Pietro Citati è un meraviglioso cantastorie. Dal primo racconto della sua Luce della notte traggo un bellissimo ritratto degli antichi greci.
Li descrive dopo aver narrato la storia della guerra tra Persiani e Sciti. L'immenso impero di Dario spinse i suoi eserciti verso nord. Le schiere attraversarono il Danubio per sottomettere un popolo di nomadi. I guerrieri persiani, molto ben equipaggiati, entrarono nelle praterie dove gli sciti cavalcavano con i loro "cavalli più leggeri della pantera e più feroci dei lupi della sera". Cavalli bardati di feltro, ornati di cortecce, coi musi mascherati come teste di drago. Quei nomadi vivevano in città ambulanti composte di centinaia di carri imbottiti di feltro e trainati da coppie di buoi. Quei nomadi sembravano fuggire coi loro carri e le loro donne, invece combattevano una guerra invisibile che in un altro millennio avrebbero chiamato guerriglia. Arcieri nascosti attivano gli eserciti in imboscate e scagliavano frecce velocissime coi loro archi dalla doppia curvatura.
Dario, il sovrano del più grande impero del mondo, contemplò l'enigmatico dono degli sciti e si preparò a fuggire. Nella scatola c'era un uccello, un topo, una rana e cinque frecce.
La guerra nelle pianure del nord era stata anche una guerra magica: i magi d'oriente, detentori di grande sapienza, erano stati sconfitti da sciamani danzanti e da incantesimi di streghe nordiche.
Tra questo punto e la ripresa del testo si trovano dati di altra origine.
### config.mk
export PLATFORM = sky130hd
export DESIGN_NAME = parallel_output_flat
export DESIGN_NICKNAME = d
export VERILOG_FILES = /design/src/rtl/bus_pkg.sv /design/src/rtl/periph_pkg.sv /design/src/rtl/bus_if.sv /design/src/rtl/parallel_output.sv /design/src/flat_wrapper.sv
export SDC_FILE = /design/constraint.sdc
export NUM_CORES = 1
export LEC_CHECK = 0
export BUFFER_PORTS_ARGS = -buffer_cell sky130_fd_sc_hd__buf_2
export CORE_MARGIN = 3
export CORE_UTILIZATION = 40
export DETAILED_ROUTE_END_ITERATION = 8
export PLACE_DENSITY = 0.81
export SKIP_CTS_REPAIR_TIMING = 1
export SYNTH_ARGS = -nofsm -noshare
export SYNTH_HDL_FRONTEND = slang
export SYNTH_SLANG_ARGS = --single-unit
### constraint.sdc
create_clock -name clk -period 1 [get_ports clk]
set_clock_uncertainty 0.15 [all_clocks]
set_input_delay 0.05 -clock clk [delete_from_list [all_inputs] [get_ports clk]]
set_output_delay 0.05 -clock clk [all_outputs]
set_load 0.05 [all_outputs]
### src/rtl/bus_pkg.sv
package bus_pkg;

    // Bus payload types
    typedef logic [31:0] word_t;
    typedef logic [31:0] addr_t;

    // Bit n enables byte lane n
    typedef logic [3:0] wmask_t;

    // Device select from addr[29:28]
    typedef logic [1:0] dev_id_t;

    localparam int DEV_LSB = 28;
    localparam int DEV_MSB = 29;

    // Address map
    localparam dev_id_t DEV_MEM  = 2'd0;
    localparam dev_id_t DEV_PP   = 2'd1;
    localparam dev_id_t DEV_SPI  = 2'd2;
    localparam dev_id_t DEV_NONE = 2'd3;

    // Block RAM geometry indexed by addr[11:2]
    localparam int MEM_WORDS = 1024;
    localparam int MEM_AW    = 10;

    typedef logic [MEM_AW-1:0] mem_idx_t;

    // Byte lanes per bus word
    localparam int BUS_LANES = $bits(wmask_t);

endpackage

### src/rtl/periph_pkg.sv
package periph_pkg;

    // SPI data byte
    typedef logic [7:0] spi_byte_t;

    // clk cycles per sclk half period
    localparam int SPI_CLK_DIV = 4;
    localparam int SPI_DIV_W   = $clog2(SPI_CLK_DIV);

    // Bits per transfer
    localparam int SPI_BITS  = $bits(spi_byte_t);
    localparam int SPI_BIT_W = $clog2(SPI_BITS);

    typedef enum logic [1:0] {
        SPI_IDLE,
        SPI_SHIFT,
        SPI_DONE
    } spi_state_t;

    // Parallel output port
    localparam int PP_WIDTH = 32;
    localparam int PP_LANES = PP_WIDTH / 8;

endpackage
Ai margini di questo catastrofico scenario Citati ci mostra le piccole isole greche abitate da pochi pastori che il grande imperatore non aveva degnato neanche di considerazione. Quel popolo che viveva nelle piccole isole, in piccole città senza esercito e senza re, avrebbe deriso per sempre l'immensa gloria dei persiani. Il segreto di quel popolo disgregato era la loro disgregazione. Erano capaci di soffermarsi a guardare le piccole cose, il susseguirsi concatenato di piccoli eventi la cui descrizione diventò filosofia e matematica, arte e mito.